- What is a Rhizotomy Procedure?
- How to Prepare for the procedure?
- What Happens After the Procedure?
- What are the Risks and Possible Complications of Rhizotomy?
- Finding Pain Relief
Sometimes, it requires a surgical procedure to relieve chronic back pain. Though surgery is a last resort, the rhizotomy procedure is one of the least invasive procedures used to help people suffering from back pain, muscle spasm, and pain when moving the back in a certain direction.
What is a Rhizotomy Procedure?
The word “rhizotomy” is not familiar to most people. Its origins are two root words, which mean root (rhizo-) and incision (-tomy).

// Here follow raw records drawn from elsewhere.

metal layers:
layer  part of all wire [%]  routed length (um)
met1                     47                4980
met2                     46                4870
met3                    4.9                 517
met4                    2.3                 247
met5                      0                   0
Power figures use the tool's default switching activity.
## config.mk

```make
export PLATFORM = sky130hd
export DESIGN_NAME = cmd_power_control
export DESIGN_NICKNAME = d
export VERILOG_FILES = /design/src/rtl/cmd_power_pkg.sv /design/src/rtl/cmd_power_control.sv /design/src/rtl/write_buffer.sv
export VERILOG_INCLUDE_DIRS = /design/src /design/src/rtl
export SDC_FILE = /design/constraint.sdc
export NUM_CORES = 1
export LEC_CHECK = 0
export BUFFER_PORTS_ARGS = -buffer_cell sky130_fd_sc_hd__buf_2
export CAP_MARGIN = 20
export CORE_ASPECT_RATIO = 0.6
export CORE_UTILIZATION = 47
export CTS_BUF_LIST = sky130_fd_sc_hd__clkbuf_16
export DETAILED_ROUTE_END_ITERATION = 10
export PLACE_DENSITY_LB_ADDON = 0.25
export SKIP_LAST_GASP = 1
export SLEW_MARGIN = 40
export SYNTH_ARGS = -nofsm -noshare
export SYNTH_HDL_FRONTEND = slang
export SYNTH_SLANG_ARGS = --single-unit
```

## constraint.sdc

```tcl
create_clock -name clock -period 2.7 [get_ports clock]
set_clock_uncertainty 0.2 [all_clocks]
set_input_delay 0.54 -clock clock [delete_from_list [all_inputs] [get_ports clock]]
set_output_delay 0.54 -clock clock [all_outputs]
set_load 0.02 [all_outputs]
```
$ cat src/core/rcpm_map.vh
// Constants of the remote-code pin-mode logic
`ifndef RCPM_MAP_VH
`define RCPM_MAP_VH
// Mode codes on mode_i
`define RCPM_MODE_TX        3'h0
`define RCPM_MODE_RX_VALID  3'h1
`define RCPM_MODE_RX_TOGGLE 3'h2
`define RCPM_MODE_PROGRAM   3'h3
`define RCPM_MODE_READ      3'h4
// Code and memory geometry
`define RCPM_CODE_BITS      8
`define RCPM_FIFO_DEPTH     16
`define RCPM_FIFO_AW        4
// Valid-code count selection codes
`define RCPM_NEED_SEL_2     2'h0
`define RCPM_NEED_SEL_4     2'h1
`define RCPM_NEED_SEL_8     2'h2
// Good-code counts that release a valid pulse or a toggle
`define RCPM_GOOD_2         4'h2
`define RCPM_GOOD_4         4'h4
`define RCPM_GOOD_8         4'h8
// Test-mode entry: low pulses on the timing resistor pin
`define RCPM_TEST_PULSES    2'h3
// Reset values
`define RCPM_STORED_RST     8'h00
`endif

$ cat src/core/rcpm_top.v
// Pin-mode logic of a remote-control code transmitter/receiver
`timescale 1ns/1ps
`default_nettype none
`include "rcpm_map.vh"
module rcpm_top (
    input  wire                      clk_i,
    input  wire                      rst_n_i,
    input  wire [2:0]                mode_i,
    input  wire                      tx_data_i,
    input  wire                      tx_active_i,
    input  wire                      in_pin_i,
    output reg                       in_pin_o,
    output reg                       in_pin_oe_o,
    output reg                       out_pin_o,
    output reg                       out_pin_oe_o,
    input  wire                      timing_capacitor_hi_i,
    input  wire                      timing_capacitor_hv_i,
    input  wire                      timing_resistor_pin_i,
    input  wire [`RCPM_CODE_BITS-1:0] own_code_i,
    input  wire [1:0]                need_sel_i,
    input  wire                      window_open_i,
    output reg  [`RCPM_CODE_BITS-1:0] rx_code_o,
    output reg                       rx_code_valid_o,
    input  wire                      rx_code_ready_i,
    output reg                       commit_o,
    output reg  [`RCPM_CODE_BITS-1:0] commit_data_o,
    output reg                       test_mode_o
);
    // ------------------------------------------------------------
    // Pin synchronisers
    // ------------------------------------------------------------
    wire [3:0] pins_s;
    wire       in_s;
    wire       cap_hi_s;
    wire       cap_hv_s;
    wire       res_s;

    // Every pin input arrives from outside the clock domain
    rcpm_sync #(.WIDTH(4)) u_sync (
        .clk_i   (clk_i),
        .rst_n_i (rst_n_i),
        .async_i ({in_pin_i, timing_capacitor_hi_i, timing_capacitor_hv_i,
                   timing_resistor_pin_i}),
        .sync_o  (pins_s)
    );
    assign in_s     = pins_s[3];
    assign cap_hi_s = pins_s[2];
    assign cap_hv_s = pins_s[1];
    assign res_s    = pins_s[0];

    // ------------------------------------------------------------
    // Edge detection on synchronised pins
    // ------------------------------------------------------------
    reg  res_q;
    reg  hv_q;
    wire res_rise;
    wire res_fall;
    wire hv_rise;

    // Reset level matches the idle low level of both pins
    always @(posedge clk_i or negedge rst_n_i) begin
        if (!rst_n_i) begin
            res_q <= 1'b0;
            hv_q  <= 1'b0;
        end else begin
            res_q <= res_s;
            hv_q  <= cap_hv_s;
        end
    end
    assign res_rise = res_s & ~res_q;
    assign res_fall = ~res_s & res_q;
    assign hv_rise  = cap_hv_s & ~hv_q;

    function need_met;
        input [1:0] sel;
        input [3:0] cnt;
        begin
            case (sel)
                `RCPM_NEED_SEL_2: need_met = (cnt >= `RCPM_GOOD_2);
                `RCPM_NEED_SEL_4: need_met = (cnt >= `RCPM_GOOD_4);
                default:          need_met = (cnt >= `RCPM_GOOD_8);
            endcase
        end
    endfunction

    // ------------------------------------------------------------
    // Receive path and code FIFO
    // ------------------------------------------------------------
    wire                       is_rx;
    wire                       is_prog;
    wire                       is_xfer;
    reg  [`RCPM_CODE_BITS-1:0] rx_sh_q;
    reg  [2:0]                 rx_cnt_q;
    reg                        rx_push_q;
    wire                       fifo_in_ready;
    wire [`RCPM_CODE_BITS-1:0] fifo_data;
    wire                       fifo_valid;
    wire                       fifo_pop;

    assign is_rx   = (mode_i == `RCPM_MODE_RX_VALID) | (mode_i == `RCPM_MODE_RX_TOGGLE);
    assign is_prog = (mode_i == `RCPM_MODE_PROGRAM);
    assign is_xfer = is_prog | (mode_i == `RCPM_MODE_READ);
    assign fifo_pop = fifo_valid & (~rx_code_valid_o | rx_code_ready_i);

    // Sampling stalls while a finished word waits to enter the FIFO so no bit is overwritten
    always @(posedge clk_i or negedge rst_n_i) begin
        if (!rst_n_i) begin
            rx_sh_q   <= 8'h00;
            rx_cnt_q  <= 3'h0;
            rx_push_q <= 1'b0;
        end else begin
            if (rx_push_q & fifo_in_ready) begin
                rx_push_q <= 1'b0;
            end
            if (!is_rx) begin
                rx_cnt_q <= 3'h0;
            end else if (res_rise & ~rx_push_q) begin
                rx_sh_q  <= {rx_sh_q[`RCPM_CODE_BITS-2:0], in_s};
                rx_cnt_q <= rx_cnt_q + 3'h1;
                if (rx_cnt_q == 3'h7) begin
                    rx_push_q <= 1'b1;
                end
            end
        end
    end

    rcpm_fifo #(
        .WIDTH (`RCPM_CODE_BITS),
        .DEPTH (`RCPM_FIFO_DEPTH),
        .AW    (`RCPM_FIFO_AW)
    ) u_fifo (
        .clk_i       (clk_i),
        .rst_n_i     (rst_n_i),
        .in_data_i   (rx_sh_q),
        .in_valid_i  (rx_push_q),
        .in_ready_o  (fifo_in_ready),
        .out_data_o  (fifo_data),
        .out_valid_o (fifo_valid),
        .out_ready_i (~rx_code_valid_o | rx_code_ready_i)
    );

    // ------------------------------------------------------------
    // Valid-code qualification
    // ------------------------------------------------------------
    reg  [3:0] good_cnt_q;
    reg        valid_pulse_q;
    reg        toggle_q;
    wire       good_code;

    assign good_code = fifo_pop & (fifo_data == own_code_i);

    // Closing the window or leaving receive restarts the good-code count
    always @(posedge clk_i or negedge rst_n_i) begin
        if (!rst_n_i) begin
            rx_code_o       <= 8'h00;
            rx_code_valid_o <= 1'b0;
            good_cnt_q      <= 4'h0;
            valid_pulse_q   <= 1'b0;
            toggle_q        <= 1'b0;
        end else begin
            if (fifo_pop) begin
                rx_code_o       <= fifo_data;
                rx_code_valid_o <= 1'b1;
            end else if (rx_code_ready_i) begin
                rx_code_valid_o <= 1'b0;
            end
            valid_pulse_q <= 1'b0;
            if (!window_open_i || !is_rx) begin
                good_cnt_q <= 4'h0;
            end else if (good_code) begin
                if (need_met(need_sel_i, good_cnt_q + 4'h1)) begin
                    good_cnt_q <= 4'h0;
                    if (mode_i == `RCPM_MODE_RX_VALID) begin
                        valid_pulse_q <= 1'b1;
                    end else begin
                        toggle_q <= ~toggle_q;
                    end
                end else begin
                    good_cnt_q <= good_cnt_q + 4'h1;
                end
            end
        end
    end

    // ------------------------------------------------------------
    // Program / read shifting and commit
    // ------------------------------------------------------------
    reg  [`RCPM_CODE_BITS-1:0] stored_q;
    reg  [`RCPM_CODE_BITS-1:0] prog_sh_q;
    reg  [`RCPM_CODE_BITS-1:0] out_sh_q;
    reg  [2:0]                 xfer_mode_q;

    // Serial output reloads from the stored word on every entry into program or read
    // Commit happens only on the rising edge of the high-voltage detect
    always @(posedge clk_i or negedge rst_n_i) begin
        if (!rst_n_i) begin
            stored_q      <= `RCPM_STORED_RST;
            prog_sh_q     <= 8'h00;
            out_sh_q      <= `RCPM_STORED_RST;
            xfer_mode_q   <= 3'h0;
            commit_o      <= 1'b0;
            commit_data_o <= `RCPM_STORED_RST;
        end else begin
            xfer_mode_q <= mode_i;
            commit_o    <= 1'b0;
            if (is_xfer & (mode_i != xfer_mode_q)) begin
                out_sh_q <= stored_q;
            end else if (is_xfer & res_rise) begin
                out_sh_q <= {out_sh_q[`RCPM_CODE_BITS-2:0], 1'b0};
                if (is_prog & cap_hi_s) begin
                    prog_sh_q <= {prog_sh_q[`RCPM_CODE_BITS-2:0], in_s};
                end
            end
            if (is_prog & hv_rise) begin
                stored_q      <= prog_sh_q;
                commit_o      <= 1'b1;
                commit_data_o <= prog_sh_q;
            end
        end
    end

    // ------------------------------------------------------------
    // Test-mode entry
    // ------------------------------------------------------------
    reg [1:0] low_cnt_q;

    // Counting restarts whenever the capacitor pin drops or a transfer mode runs
    always @(posedge clk_i or negedge rst_n_i) begin
        if (!rst_n_i) begin
            low_cnt_q   <= 2'h0;
            test_mode_o <= 1'b0;
        end else if (!cap_hi_s || is_xfer) begin
            low_cnt_q   <= 2'h0;
            test_mode_o <= 1'b0;
        end else if (res_fall) begin
            if (low_cnt_q == `RCPM_TEST_PULSES - 2'h1) begin
                test_mode_o <= 1'b1;
            end else begin
                low_cnt_q <= low_cnt_q + 2'h1;
            end
        end
    end

    // ------------------------------------------------------------
    // Pin drivers
    // ------------------------------------------------------------
    always @(posedge clk_i or negedge rst_n_i) begin
        if (!rst_n_i) begin
            in_pin_o     <= 1'b0;
            in_pin_oe_o  <= 1'b0;
            out_pin_o    <= 1'b0;
            out_pin_oe_o <= 1'b0;
        end else begin
            in_pin_o     <= 1'b0;
            in_pin_oe_o  <= 1'b0;
            out_pin_o    <= 1'b0;
            out_pin_oe_o <= 1'b0;
            case (mode_i)
                `RCPM_MODE_TX: begin
                    in_pin_oe_o  <= 1'b1;
                    in_pin_o     <= tx_active_i & tx_data_i;
                    out_pin_oe_o <= tx_active_i;
                    out_pin_o    <= ~tx_data_i;
                end
                `RCPM_MODE_RX_VALID: begin
                    out_pin_oe_o <= 1'b1;
                    out_pin_o    <= valid_pulse_q;
                end
                `RCPM_MODE_RX_TOGGLE: begin
                    out_pin_oe_o <= 1'b1;
                    out_pin_o    <= toggle_q;
                end
                `RCPM_MODE_PROGRAM,
                `RCPM_MODE_READ: begin
                    out_pin_oe_o <= 1'b1;
                    out_pin_o    <= out_sh_q[`RCPM_CODE_BITS-1];
                end
                default: begin
                    // Unused modes release both pins
                    out_pin_oe_o <= 1'b0;
                end
            endcase
        end
    end
endmodule
`default_nettype wire

$ cat src/core/rcpm_fifo.v
// Parameterised FIFO with valid/ready on both sides
`timescale 1ns/1ps
`default_nettype none
module rcpm_fifo #(
    parameter WIDTH = 8,
    parameter DEPTH = 16,
    parameter AW    = 4
) (
    input  wire             clk_i,
    input  wire             rst_n_i,
    input  wire [WIDTH-1:0] in_data_i,
    input  wire             in_valid_i,
    output wire             in_ready_o,
    output wire [WIDTH-1:0] out_data_o,
    output wire             out_valid_o,
    input  wire             out_ready_i
);
    reg [WIDTH-1:0] mem_q [0:DEPTH-1];
    reg [AW-1:0]    wr_q;
    reg [AW-1:0]    rd_q;
    reg [AW:0]      cnt_q;
    wire            push;
    wire            pop;

    assign in_ready_o  = (cnt_q != DEPTH[AW:0]);
    assign out_valid_o = (cnt_q != {(AW+1){1'b0}});
    assign out_data_o  = mem_q[rd_q];
    assign push        = in_valid_i & in_ready_o;
    assign pop         = out_valid_o & out_ready_i;

    always @(posedge clk_i) begin
        if (push) begin
            mem_q[wr_q] <= in_data_i;
        end
    end

    always @(posedge clk_i or negedge rst_n_i) begin
        if (!rst_n_i) begin
            wr_q  <= {AW{1'b0}};
            rd_q  <= {AW{1'b0}};
            cnt_q <= {(AW+1){1'b0}};
        end else begin
            if (push) begin
                wr_q <= wr_q + {{(AW-1){1'b0}}, 1'b1};
            end
            if (pop) begin
                rd_q <= rd_q + {{(AW-1){1'b0}}, 1'b1};
            end
            if (push & !pop) begin
                cnt_q <= cnt_q + {{AW{1'b0}}, 1'b1};
            end else if (pop & !push) begin
                cnt_q <= cnt_q - {{AW{1'b0}}, 1'b1};
            end
        end
    end
endmodule
`default_nettype wire

$ cat src/core/rcpm_sync.v
// Two-flop synchroniser for a bundle of pin inputs
`timescale 1ns/1ps
`default_nettype none
module rcpm_sync #(
    parameter WIDTH = 4
) (
    input  wire             clk_i,
    input  wire             rst_n_i,
    input  wire [WIDTH-1:0] async_i,
    output wire [WIDTH-1:0] sync_o
);
    reg [WIDTH-1:0] meta_q;
    reg [WIDTH-1:0] sync_q;

    always @(posedge clk_i or negedge rst_n_i) begin
        if (!rst_n_i) begin
            meta_q <= {WIDTH{1'b0}};
            sync_q <= {WIDTH{1'b0}};
        end else begin
            meta_q <= async_i;
            sync_q <= meta_q;
        end
    end

    assign sync_o = sync_q;
endmodule
`default_nettype wire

For back pain, the rhizotomy procedure is the severing of nerve roots at a facet joint in order to interrupt pain sensations. Used to help relieve severe chronic back pain, it has brought relief to people who had tried other treatments with no success.
This procedure is frequently used when there are facet joint issues in the lumbar spine or lower back. Each vertebra is linked with two facet joints to the next vertebra in the spine. Each facet joint contains a medial nerve, which is the source of sensation in the joint. When the medial nerve is impacted, great pain can develop.
The facet rhizotomy procedure for pain management has successfully enabled many patients to once again enjoy daily work and home activities without pain.
There are two main types of rhizotomy procedures.
The surgeon uses a needle to deliver a microelectrode to the targeted nerves. Fluoroscopic x-ray guides needle insertion and placement. The microelectrode generates heat to disable the nerve causing the pain.
- Endoscopic procedure
A tiny camera travels through the nerve branch, helping the surgeon locate the exact nerves causing the pain. Once located, the nerves are cut with a small incision.
Patients who undergo a rhizotomy procedure usually have certain conditions causing back pain. For example, patients with axial back pain (pain in one spot or region), but without leg pain that is due to narrowing lumbar facet joints, often benefit from the rhizotomy procedure. People with facet osteoarthritis (arthrosis) can also benefit from the procedure, once again when the back pain is limited to a certain area, and there is little radiating pain or spinal disc instability.
How to Prepare for the Rhizotomy Procedure?
The physician will perform certain diagnostic tests to make sure, as much as possible, the nerve causing the source of pain has been correctly located. You also will bring your doctor any imaging records for review that were taken in the past.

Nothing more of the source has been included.